It is with trepidation that I arrive home from a summer at GHP—how will the labyrinth have thrived? (Thriven?) In 2009, the grass was largely dead. I stayed home in 2010, so it was fine, and last summer it was OK.
But this summer’s heat had me worried. My lovely first wife assured me that she had watered it religiously and that the grass was greener than it had any right to be, although she was concerned about the peacock fern in the center.
So yesterday when I got home, after I had unloaded the U-Haul trailer and returned it, then driven into my new driveway with the six-inch steel pipe property line marker sticking up next to it and exploding my tire (separate story), I headed back to see what the situation was.
Short version: not too bad.
The grass is green, and in fact seems to be giving the clover a run for its money. I may try this fall to kill off the clover after all and reseed those areas.

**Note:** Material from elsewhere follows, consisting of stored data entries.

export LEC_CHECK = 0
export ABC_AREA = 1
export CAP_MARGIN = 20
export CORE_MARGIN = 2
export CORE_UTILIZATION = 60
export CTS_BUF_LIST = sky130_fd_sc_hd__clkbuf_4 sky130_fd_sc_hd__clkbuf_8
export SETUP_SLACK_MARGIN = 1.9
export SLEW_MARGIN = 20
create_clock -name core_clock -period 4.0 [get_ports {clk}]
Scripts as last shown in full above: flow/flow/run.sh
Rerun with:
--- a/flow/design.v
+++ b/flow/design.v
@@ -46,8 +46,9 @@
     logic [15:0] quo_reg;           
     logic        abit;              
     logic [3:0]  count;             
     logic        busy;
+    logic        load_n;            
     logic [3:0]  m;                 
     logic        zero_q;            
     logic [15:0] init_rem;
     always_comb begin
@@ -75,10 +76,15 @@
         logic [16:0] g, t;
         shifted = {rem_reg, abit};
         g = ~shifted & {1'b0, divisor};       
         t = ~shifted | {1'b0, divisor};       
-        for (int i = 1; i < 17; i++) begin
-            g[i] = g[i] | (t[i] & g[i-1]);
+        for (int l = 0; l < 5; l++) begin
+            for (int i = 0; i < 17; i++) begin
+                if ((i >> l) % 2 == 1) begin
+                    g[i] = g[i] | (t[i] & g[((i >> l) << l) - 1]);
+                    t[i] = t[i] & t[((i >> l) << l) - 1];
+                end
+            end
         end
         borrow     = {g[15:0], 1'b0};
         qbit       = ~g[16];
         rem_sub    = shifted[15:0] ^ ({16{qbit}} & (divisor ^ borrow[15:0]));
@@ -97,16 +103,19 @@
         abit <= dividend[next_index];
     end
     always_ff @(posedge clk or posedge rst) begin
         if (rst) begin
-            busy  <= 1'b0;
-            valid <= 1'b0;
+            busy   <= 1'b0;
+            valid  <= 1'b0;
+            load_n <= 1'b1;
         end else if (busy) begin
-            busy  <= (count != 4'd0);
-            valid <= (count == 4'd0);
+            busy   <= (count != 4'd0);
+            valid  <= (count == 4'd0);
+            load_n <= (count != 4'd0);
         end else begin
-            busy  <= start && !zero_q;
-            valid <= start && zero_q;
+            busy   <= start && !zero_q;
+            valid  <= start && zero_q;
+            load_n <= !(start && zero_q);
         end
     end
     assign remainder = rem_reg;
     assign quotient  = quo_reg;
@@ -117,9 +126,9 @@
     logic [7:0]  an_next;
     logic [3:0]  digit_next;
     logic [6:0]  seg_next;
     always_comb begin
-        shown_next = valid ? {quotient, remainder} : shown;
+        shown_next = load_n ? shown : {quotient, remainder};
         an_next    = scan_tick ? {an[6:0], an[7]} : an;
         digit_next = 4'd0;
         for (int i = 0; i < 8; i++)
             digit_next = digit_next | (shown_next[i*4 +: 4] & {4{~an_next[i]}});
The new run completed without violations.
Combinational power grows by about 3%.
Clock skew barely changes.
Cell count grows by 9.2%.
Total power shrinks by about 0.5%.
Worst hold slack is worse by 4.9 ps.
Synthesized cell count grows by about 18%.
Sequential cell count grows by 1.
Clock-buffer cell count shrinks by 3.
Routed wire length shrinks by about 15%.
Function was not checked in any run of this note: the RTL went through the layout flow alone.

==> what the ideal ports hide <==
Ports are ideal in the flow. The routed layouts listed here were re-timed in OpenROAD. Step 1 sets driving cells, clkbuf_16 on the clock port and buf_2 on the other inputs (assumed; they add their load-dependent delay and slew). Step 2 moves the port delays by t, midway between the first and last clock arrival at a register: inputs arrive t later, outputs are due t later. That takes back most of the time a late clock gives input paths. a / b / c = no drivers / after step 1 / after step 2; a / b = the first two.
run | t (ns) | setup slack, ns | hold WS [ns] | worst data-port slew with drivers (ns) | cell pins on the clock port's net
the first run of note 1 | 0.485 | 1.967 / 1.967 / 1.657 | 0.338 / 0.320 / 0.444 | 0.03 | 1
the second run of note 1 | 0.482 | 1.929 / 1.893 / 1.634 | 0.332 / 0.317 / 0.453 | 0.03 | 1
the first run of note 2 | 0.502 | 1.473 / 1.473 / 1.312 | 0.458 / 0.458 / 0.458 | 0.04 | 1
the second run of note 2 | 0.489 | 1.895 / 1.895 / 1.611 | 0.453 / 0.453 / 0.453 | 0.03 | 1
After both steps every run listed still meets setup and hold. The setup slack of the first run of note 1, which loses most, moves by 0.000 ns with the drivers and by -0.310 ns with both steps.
Background: an optimization exercise with open tools, aiming at small area. Do not read the settings as production practice.
At most, simulation tests tie the RTL to the original design; equivalence was not proved.
For runs 2 and 5, only the layout was checked, not whether the RTL still works.
Power figures rest on the tool's default switching activity, not on a simulated workload.

**flow/flow/run.sh**
```bash
#!/bin/bash
# Standard ORFS layout, with the port buffers made as sky130_fd_sc_hd__buf_1
# and a clock tree of sky130_fd_sc_hd__clkbuf_4 without dummy loads.
set -euo pipefail
bash standard.sh synth > synth.log 2>&1
export BUFFER_PORTS_ARGS="-buffer_cell sky130_fd_sc_hd__buf_1"
export CTS_ARGS="-sink_clustering_enable -repair_clock_nets -dont_use_dummy_load -buf_list sky130_fd_sc_hd__clkbuf_4"
bash standard.sh > layout.log 2>&1
```
**flow/config.mk**
```make
export PLATFORM = sky130hd
export DESIGN_NAME = cq
export DESIGN_NICKNAME = cq
export VERILOG_FILES = /design/flow/design.v
export SDC_FILE = /design/flow/constraint.sdc
export NUM_CORES = 4
export LEC_CHECK = 0
export CAP_MARGIN = 20
export CORE_MARGIN = 2
export CORE_UTILIZATION = 55
export SLEW_MARGIN = 20
```
**flow/constraint.sdc**
```tcl
create_clock -name core_clock -period 5.0 [get_ports {clk}]
set_input_delay 1.0000 -clock core_clock [delete_from_list [all_inputs] [get_ports {clk}]]
set_output_delay 1.0000 -clock core_clock [all_outputs]
set_load 0.01 [all_outputs]
```
**flow/standard.sh**
```bash
#!/bin/bash
# synth_recipe.tcl (not shown) runs the flow's synth.tcl, then flattens the netlist and writes it again
# the make line also repeats each setting of config.mk as NAME=value (left out here)
make -C /OpenROAD-flow-scripts/flow DESIGN_CONFIG=/design/flow/config.mk WORK_HOME=/design/flow/orfs CLKGATE_MAP_FILE= SYNTH_SCRIPT=/design/flow/synth_recipe.tcl "${@:-finish}"
```
**flow/design.v**
```verilog
module invert (input wire i, output wire o);
   assign o = !i;
endmodule
module and2 (input wire i0, i1, output wire o);
  assign o = i0 & i1;
endmodule
module or2 (input wire i0, i1, output wire o);
  assign o = i0 | i1;
endmodule
module xor2 (input wire i0, i1, output wire o);
  assign o = i0 ^ i1;
endmodule
module nand2 (input wire i0, i1, output wire o);
   wire t;
   and2 and2_0 (i0, i1, t);
   invert invert_0 (t, o);
endmodule
module nor2 (input wire i0, i1, output wire o);
   wire t;
   or2 or2_0 (i0, i1, t);
   invert invert_0 (t, o);
endmodule
module xnor2 (input wire i0, i1, output wire o);
   wire t;
   xor2 xor2_0 (i0, i1, t);
   invert invert_0 (t, o);
endmodule
module and3 (input wire i0, i1, i2, output wire o);
   wire t;
   and2 and2_0 (i0, i1, t);
   and2 and2_1 (i2, t, o);
endmodule
module or3 (input wire i0, i1, i2, output wire o);
   wire t;
   or2 or2_0 (i0, i1, t);
   or2 or2_1 (i2, t, o);
endmodule
module nor3 (input wire i0, i1, i2, output wire o);
   wire t;
   or2 or2_0 (i0, i1, t);
   nor2 nor2_0 (i2, t, o);
endmodule
module nand3 (input wire i0, i1, i2, output wire o);
   wire t;
   and2 and2_0 (i0, i1, t);
   nand2 nand2_1 (i2, t, o);
endmodule
module xor3 (input wire i0, i1, i2, output wire o);
   wire t;
   xor2 xor2_0 (i0, i1, t);
   xor2 xor2_1 (i2, t, o);
endmodule
module xnor3 (input wire i0, i1, i2, output wire o);
   wire t;
   xor2 xor2_0 (i0, i1, t);
   xnor2 xnor2_0 (i2, t, o);
endmodule
module mux2 (input wire i0, i1, j, output wire o);
  assign o = (j==0)?i0:i1;
endmodule
module mux4 (input wire [0:3] i, input wire j1, j0, output wire o);
  wire  t0, t1;
  mux2 mux2_0 (i[0], i[1], j1, t0);
  mux2 mux2_1 (i[2], i[3], j1, t1);
  mux2 mux2_2 (t0, t1, j0, o);
endmodule
module mux8 (input wire [0:7] i, input wire j2, j1, j0, output wire o);
  wire  t0, t1;
  mux4 mux4_0 (i[0:3], j2, j1, t0);
  mux4 mux4_1 (i[4:7], j2, j1, t1);
  mux2 mux2_0 (t0, t1, j0, o);
endmodule
module demux2 (input wire i, j, output wire o0, o1);
  assign o0 = (j==0)?i:1'b0;
  assign o1 = (j==1)?i:1'b0;
endmodule
module demux4 (input wire i, j1, j0, output wire [0:3] o);
  wire  t0, t1;
  demux2 demux2_0 (i, j1, t0, t1);
  demux2 demux2_1 (t0, j0, o[0], o[1]);
  demux2 demux2_2 (t1, j0, o[2], o[3]);
endmodule
module demux8 (input wire i, j2, j1, j0, output wire [0:7] o);
  wire  t0, t1;
  demux2 demux2_0 (i, j2, t0, t1);
  demux4 demux4_0 (t0, j1, j0, o[0:3]);
  demux4 demux4_1 (t1, j1, j0, o[4:7]);
endmodule
module df (input wire clk, in, output wire out);
  reg df_out;
  always@(posedge clk) df_out <= in;
  assign out = df_out;
endmodule
module dfr (input wire clk, reset, in, output wire out);
  wire reset_, df_in;
  invert invert_0 (reset, reset_);
  and2 and2_0 (in, reset_, df_in);
  df df_0 (clk, df_in, out);
endmodule
module dfrl (input wire clk, reset, load, in, output wire out);
  wire _in;
  mux2 mux2_0(out, in, load, _in);
  dfr dfr_1(clk, reset, _in, out);
endmodule
module dfs (input wire clk, set, in, output wire out);
  wire dfr_in,dfr_out;
  invert invert_0(in, dfr_in);
  invert invert_1(dfr_out, out);
  dfr dfr_2(clk, set, dfr_in, dfr_out);
endmodule
module dfsl (input wire clk, set, load, in, output wire out);
  wire _in;
  mux2 mux2_0(out, in, load, _in);
  dfs dfs_1(clk, set, _in, out);
endmodule
module fa (input wire i0, i1, cin, output wire sum, cout);
   wire t0, t1, t2;
   xor3 _i0 (i0, i1, cin, sum);
   and2 _i1 (i0, i1, t0);
   and2 _i2 (i1, cin, t1);
   and2 _i3 (cin, i0, t2);
   or3 _i4 (t0, t1, t2, cout);
endmodule
module addsub (input wire addsub, i0, i1, cin, output wire sumdiff, cout);
  wire t;
  fa _i0 (i0, t, cin, sumdiff, cout);
  xor2 _i1 (i1, addsub, t);
endmodule
module alu_slice (input wire [1:0] op, input wire i0, i1, cin, output wire o, cout);
   wire t_sumdiff, t_and, t_or, t_andor;
   addsub _i0 (op[0], i0, i1, cin, t_sumdiff, cout);
   and2 _i1 (i0, i1, t_and);
   or2 _i2 (i0, i1, t_or);
   mux2 _i3 (t_and, t_or, op[0], t_andor);
   mux2 _i4 (t_sumdiff, t_andor, op[1], o);
endmodule
module alu (input wire [1:0] op, input wire [15:0] i0, i1,
    output wire [15:0] o, output wire cout);
   wire	[14:0] c;
   alu_slice _i0 (op, i0[0], i1[0], op[0] , o[0], c[0]);
   alu_slice _i1 (op, i0[1], i1[1], c[0], o[1], c[1]);
   alu_slice _i2 (op, i0[2], i1[2], c[1], o[2], c[2]);
   alu_slice _i3 (op, i0[3], i1[3], c[2], o[3], c[3]);
   alu_slice _i4 (op, i0[4], i1[4], c[3], o[4], c[4]);
   alu_slice _i5 (op, i0[5], i1[5], c[4], o[5], c[5]);
   alu_slice _i6 (op, i0[6], i1[6], c[5], o[6], c[6]);
   alu_slice _i7 (op, i0[7], i1[7], c[6], o[7], c[7]);
   alu_slice _i8 (op, i0[8], i1[8], c[7], o[8], c[8]);
   alu_slice _i9 (op, i0[9], i1[9], c[8], o[9], c[9]);
   alu_slice _i10 (op, i0[10], i1[10], c[9] , o[10], c[10]);
   alu_slice _i11 (op, i0[11], i1[11], c[10], o[11], c[11]);
   alu_slice _i12 (op, i0[12], i1[12], c[11], o[12], c[12]);
   alu_slice _i13 (op, i0[13], i1[13], c[12], o[13], c[13]);
   alu_slice _i14 (op, i0[14], i1[14], c[13], o[14], c[14]);
   alu_slice _i15 (op, i0[15], i1[15], c[14], o[15], cout);
endmodule
module reg_file (input wire clk, reset, wr, input wire [2:0] rd_addr_a, rd_addr_b, wr_addr, input wire [15:0] d_in, output wire [15:0] d_out_a, d_out_b);
	wire [15:0] t0, t1, t2, t3, t4, t5, t6, t7, reg_op0, reg_op1,  reg_op2,  reg_op3,  reg_op4,  reg_op5,  reg_op6,  reg_op7;
	wire [0:7] wrload;
	STBitDemux8 writer(wr_addr, d_in, t0, t1, t2, t3, t4, t5, t6, t7);
	demux8 load_demux(wr, wr_addr[2], wr_addr[1], wr_addr[0], wrload);
	STBitReg reg_0(clk, reset, wrload[0], d_in, reg_op0);
	STBitReg reg_1(clk, reset, wrload[1], d_in, reg_op1);
	STBitReg reg_2(clk, reset, wrload[2], d_in, reg_op2);
	STBitReg reg_3(clk, reset, wrload[3], d_in, reg_op3);
	STBitReg reg_4(clk, reset, wrload[4], d_in, reg_op4);
	STBitReg reg_5(clk, reset, wrload[5], d_in, reg_op5);
	STBitReg reg_6(clk, reset, wrload[6], d_in, reg_op6);
	STBitReg reg_7(clk, reset, wrload[7], d_in, reg_op7);
	STBitMux8 read_a(rd_addr_a, reg_op0, reg_op1,  reg_op2,  reg_op3,  reg_op4,  reg_op5,  reg_op6,  reg_op7, d_out_a);
	STBitMux8 read_b(rd_addr_b, reg_op0, reg_op1,  reg_op2,  reg_op3,  reg_op4,  reg_op5,  reg_op6,  reg_op7, d_out_b);
endmodule
module reg_alu (input wire clk, reset, sel, wr, input wire [1:0] op, input wire [2:0] rd_addr_a,
		rd_addr_b, wr_addr, input wire [15:0] d_in, output wire [15:0] d_out_a, d_out_b, output wire cout);
	wire [15:0] alu_outp, reg_din;
	wire alu_cout;
	reg_file reg_m(clk, reset, wr, rd_addr_a, rd_addr_b, wr_addr, reg_din, d_out_a, d_out_b);
	STBitMux2 din_mux(d_in, alu_outp, sel, reg_din);
	alu alu_m(op, d_out_a, d_out_b, alu_outp, alu_cout);
	dfr cout_dfr(clk, reset, alu_cout, cout);
endmodule
module STBitReg(input wire clk, rst, load, input wire[15:0] inp, output wire [15:0] outp);
	dfrl dfrl_0( clk, rst, load, inp[0], outp[0] );
	dfrl dfrl_1( clk, rst, load, inp[1], outp[1] );
	dfrl dfrl_2( clk, rst, load, inp[2], outp[2] );
	dfrl dfrl_3( clk, rst, load, inp[3], outp[3] );
	dfrl dfrl_4( clk, rst, load, inp[4], outp[4] );
	dfrl dfrl_5( clk, rst, load, inp[5], outp[5] );
	dfrl dfrl_6( clk, rst, load, inp[6], outp[6] );
	dfrl dfrl_7( clk, rst, load, inp[7], outp[7] );
	dfrl dfrl_8( clk, rst, load, inp[8], outp[8] );
	dfrl dfrl_9( clk, rst, load, inp[9], outp[9] );
	dfrl dfrl_10( clk, rst, load, inp[10], outp[10] );
	dfrl dfrl_11( clk, rst, load, inp[11], outp[11] );
	dfrl dfrl_12( clk, rst, load, inp[12], outp[12] );
	dfrl dfrl_13( clk, rst, load, inp[13], outp[13] );
	dfrl dfrl_14( clk, rst, load, inp[14], outp[14] );
	dfrl dfrl_15( clk, rst, load, inp[15], outp[15] );
endmodule
module STBitDemux8(input wire [2:0] s, input wire [15:0] inp, output [15:0] o0, o1, o2, o3, o4, o5, o6, o7);
	demux8 b_0( inp[0], s[2], s[1], s[0], { o0[0], o1[0], o2[0], o3[0], o4[0], o5[0], o6[0], o7[0] } );
	demux8 b_1( inp[1], s[2], s[1], s[0], { o0[1], o1[1], o2[1], o3[1], o4[1], o5[1], o6[1], o7[1] } );
	demux8 b_2( inp[2], s[2], s[1], s[0], { o0[2], o1[2], o2[2], o3[2], o4[2], o5[2], o6[2], o7[2] } );
	demux8 b_3( inp[3], s[2], s[1], s[0], { o0[3], o1[3], o2[3], o3[3], o4[3], o5[3], o6[3], o7[3] } );
	demux8 b_4( inp[4], s[2], s[1], s[0], { o0[4], o1[4], o2[4], o3[4], o4[4], o5[4], o6[4], o7[4] } );
	demux8 b_5( inp[5], s[2], s[1], s[0], { o0[5], o1[5], o2[5], o3[5], o4[5], o5[5], o6[5], o7[5] } );
	demux8 b_6( inp[6], s[2], s[1], s[0], { o0[6], o1[6], o2[6], o3[6], o4[6], o5[6], o6[6], o7[6] } );
	demux8 b_7( inp[7], s[2], s[1], s[0], { o0[7], o1[7], o2[7], o3[7], o4[7], o5[7], o6[7], o7[7] } );
	demux8 b_8( inp[8], s[2], s[1], s[0], { o0[8], o1[8], o2[8], o3[8], o4[8], o5[8], o6[8], o7[8] } );
	demux8 b_9( inp[9], s[2], s[1], s[0], { o0[9], o1[9], o2[9], o3[9], o4[9], o5[9], o6[9], o7[9] } );
	demux8 b_10( inp[10], s[2], s[1], s[0], { o0[10], o1[10], o2[10], o3[10], o4[10], o5[10], o6[10], o7[10] } );
	demux8 b_11( inp[11], s[2], s[1], s[0], { o0[11], o1[11], o2[11], o3[11], o4[11], o5[11], o6[11], o7[11] } );
	demux8 b_12( inp[12], s[2], s[1], s[0], { o0[12], o1[12], o2[12], o3[12], o4[12], o5[12], o6[12], o7[12] } );
	demux8 b_13( inp[13], s[2], s[1], s[0], { o0[13], o1[13], o2[13], o3[13], o4[13], o5[13], o6[13], o7[13] } );
	demux8 b_14( inp[14], s[2], s[1], s[0], { o0[14], o1[14], o2[14], o3[14], o4[14], o5[14], o6[14], o7[14] } );
	demux8 b_15( inp[15], s[2], s[1], s[0], { o0[15], o1[15], o2[15], o3[15], o4[15], o5[15], o6[15], o7[15] } );
endmodule
module STBitMux8(input wire [2:0] s, input wire [15:0] i0, i1, i2, i3, i4, i5, i6, i7, output wire [15:0] out);
	mux8 b_0( { i0[0], i1[0], i2[0], i3[0], i4[0], i5[0], i6[0], i7[0] }, s[0], s[1], s[2], out[0] );
	mux8 b_1( { i0[1], i1[1], i2[1], i3[1], i4[1], i5[1], i6[1], i7[1] }, s[0], s[1], s[2], out[1] );
	mux8 b_2( { i0[2], i1[2], i2[2], i3[2], i4[2], i5[2], i6[2], i7[2] }, s[0], s[1], s[2], out[2] );
	mux8 b_3( { i0[3], i1[3], i2[3], i3[3], i4[3], i5[3], i6[3], i7[3] }, s[0], s[1], s[2], out[3] );
	mux8 b_4( { i0[4], i1[4], i2[4], i3[4], i4[4], i5[4], i6[4], i7[4] }, s[0], s[1], s[2], out[4] );
	mux8 b_5( { i0[5], i1[5], i2[5], i3[5], i4[5], i5[5], i6[5], i7[5] }, s[0], s[1], s[2], out[5] );
	mux8 b_6( { i0[6], i1[6], i2[6], i3[6], i4[6], i5[6], i6[6], i7[6] }, s[0], s[1], s[2], out[6] );
	mux8 b_7( { i0[7], i1[7], i2[7], i3[7], i4[7], i5[7], i6[7], i7[7] }, s[0], s[1], s[2], out[7] );
	mux8 b_8( { i0[8], i1[8], i2[8], i3[8], i4[8], i5[8], i6[8], i7[8] }, s[0], s[1], s[2], out[8] );
	mux8 b_9( { i0[9], i1[9], i2[9], i3[9], i4[9], i5[9], i6[9], i7[9] }, s[0], s[1], s[2], out[9] );
	mux8 b_10( { i0[10], i1[10], i2[10], i3[10], i4[10], i5[10], i6[10], i7[10] }, s[0], s[1], s[2], out[10] );
	mux8 b_11( { i0[11], i1[11], i2[11], i3[11], i4[11], i5[11], i6[11], i7[11] }, s[0], s[1], s[2], out[11] );
	mux8 b_12( { i0[12], i1[12], i2[12], i3[12], i4[12], i5[12], i6[12], i7[12] }, s[0], s[1], s[2], out[12] );
	mux8 b_13( { i0[13], i1[13], i2[13], i3[13], i4[13], i5[13], i6[13], i7[13] }, s[0], s[1], s[2], out[13] );
	mux8 b_14( { i0[14], i1[14], i2[14], i3[14], i4[14], i5[14], i6[14], i7[14] }, s[0], s[1], s[2], out[14] );
	mux8 b_15( { i0[15], i1[15], i2[15], i3[15], i4[15], i5[15], i6[15], i7[15] }, s[0], s[1], s[2], out[15] );
endmodule
module STBitMux2(input [15:0] i0, i1, input s, output [15:0] o);
    mux2 op_0( i0[0], i1[0], s, o[0] );
    mux2 op_1( i0[1], i1[1], s, o[1] );
    mux2 op_2( i0[2], i1[2], s, o[2] );
    mux2 op_3( i0[3], i1[3], s, o[3] );
    mux2 op_4( i0[4], i1[4], s, o[4] );
    mux2 op_5( i0[5], i1[5], s, o[5] );
    mux2 op_6( i0[6], i1[6], s, o[6] );
    mux2 op_7( i0[7], i1[7], s, o[7] );
    mux2 op_8( i0[8], i1[8], s, o[8] );
    mux2 op_9( i0[9], i1[9], s, o[9] );
    mux2 op_10( i0[10], i1[10], s, o[10] );
    mux2 op_11( i0[11], i1[11], s, o[11] );
    mux2 op_12( i0[12], i1[12], s, o[12] );
    mux2 op_13( i0[13], i1[13], s, o[13] );
    mux2 op_14( i0[14], i1[14], s, o[14] );
    mux2 op_15( i0[15], i1[15], s, o[15] );
endmodule
module cq(input wire clk, reset, wr, rd, input wire[15:0] din, output wire empty, full, output wire[15:0] dout);
    reg [7:1] p;    
    reg [15:0] e0, e1, e2, e3, e4, e5, e6;
    assign empty = ~|p;
    assign full  = p[7];
    wire push = wr & ~full;
    wire pop  = rd & ~empty;
    wire inc = push & ~pop, dec = pop & ~push, hld = ~(inc | dec);
    wire [8:0] q = {1'b0, p, empty};
    integer i;
    always @(posedge clk)
        for (i = 1; i < 8; i = i + 1)
            p[i] <= ~reset & ((inc & q[i-1]) | (dec & q[i+1]) | (hld & q[i]));
    always @(posedge clk) if (push) begin
        e0 <= din; e1 <= e0; e2 <= e1; e3 <= e2; e4 <= e3; e5 <= e4; e6 <= e5;
    end
    assign dout = ({16{p[1]}} & e0) | ({16{p[2]}} & e1) | ({16{p[3]}} & e2) |
                  ({16{p[4]}} & e3) | ({16{p[5]}} & e4) | ({16{p[6]}} & e5) |
                  ({16{p[7]}} & e6);
endmodule
```
==> results.txt, run 1 <==
sequential fraction of the synthesis area=around 83%; number of global-route vias before repair=~2400; Compound-Gate Fraction of Synth Area=a little under an eighth; clk_skew=0.0290 ns; Metal-1 WL=approximately 3.4 mm; clock tree from TritonCTS=built; Worst Tran Pin Value=roughly 0.98 ns; R2R Path End=e5[4]; # port buffers=37; GRT Residual Overflow=0; yosys warns=1; nets@finish=286; clock share of power=about a quarter; Syn Inst Count=roughly 220; f_max=between 0.3 and 0.4 GHz; Ports=38; 1st-iter DRT viols=~310; RSZ-0062 raised after global routing=no; Std-Cell Rows=31; Clock Latency Late Sink=about 0.46 ns; layout cell share with drive strength beyond 1=about 8%; Area after DPL=around 0.0044 sq mm; worst hold path type=flip-flop to flip-flop; GRT Total Usage=20.0%; WL/cell=approximately 22 um; Synth cell types=18; Post-synth EDFFs=between 100 and 150; Required @ worst endpoint=around 4.0 ns; Die W=91.7 um; largest family of logic cells by synthesized area=compound AO/OA/AOI/OAI gates; DP HPWL=4.30 mm; r2r startpoint=p[7]; period utilization=between 60% and 70%; via-per-instance ratio=6.35; Hold-fix buffers, CTS=0; Die Y=slightly above 90 um; Setup Viol. Count Final=0; DRC Markers=0; Final Max Slew Viols=0; Initial Utilization=a little under three fifths; clock sinks=roughly 120; Finished Cell Area=roughly 0.0046 sq mm; max layer used=met4; FF+latch count, synth=119; CP arrival=~2.1 ns; crit end category=primary output; Routed WL=around 7.8 mm; worst-path maximum fanout=20; power after layout=around 1.7 mW; first-pass GRT wire length=about 13 mm; register share of total power=69.6%; DR WL met3=a little over 500 um; clk slew on worst S/H paths=0.09 ns; max_cap viols=0; leakage=approximately 1.5 nW; largest net degree at the start of global routing=66; async set or reset register ratio after synthesis=0%; Logic pwr share=under 10%; Reg2Reg Setup Slack=~2.4 ns; NetSw=about 0.38 mW; Area Growth Syn to Fin=7.77%; postcts setup bufs=0; WL met2=roughly 3.9 mm; Syn Std Cell Area=roughly 0.0042 sq mm; Adder-Cell Fraction of Synth Area=less than 1%; Internal Power=between 1 and 1.5 mW; Sw Ratio=~22%; outcome=no timing/DRC/antenna violations; startpoint types=flip-flop; CTS buffer count=17; initial antenna violation count=0; drt pass-1 iters=5; Fin Setup TNS=0 ns; simple-gate share of the synthesized area=3.22%; CTS resizes=0; Worst Setup EP=empty; Worst R2R Path Depth=3; Period minus WS final=roughly 3.1 ns; gp weighted congestion=0.781; vias=approximately 2300; syn avg cell area=19.1 sq um; Post-DRT Antenna Nets=0; launch point of the worst path=p[5]; Pwr Density=about 380 mW/mm^2; diode count=0; Crit Path Class=flip-flop to primary output; Die ar.=around 0.0084 sq mm; Relative slew margins=between 30% and 40%; Max VDD drop=~220 uV; post-synthesis xor/xnor area fraction=0%; clock root cell=clkbuf_4; fin util=roughly 62%; Clock H-tree levels=4; mux contribution to synthesized area=0%; commonest register cell after synthesis=edfxtp_1; syn nets=~240; CTS Buffer Depth=2; CORE AREA=0.00737 sq mm; final hold vios=0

It hasn’t been mowed, of course, but the biggest problem is the fact that last year’s bumper crop of pecans is erupting from every surface. There are oak seedlings as well, but mowing over those kills them off. Not so with pecans: they are just a root system with leaves for decoration. Mow over them, and they’ll be back within a week. Not only that, but as they grow back, the stems are just as thick as before, essentially turning into little punji sticks, so walking barefoot in the labyrinth becomes dicey.
No, I will have to get down on my hands and knees and dig up each and every one. Not a problem. It will give me plenty of meditative time, and labor is beautiful.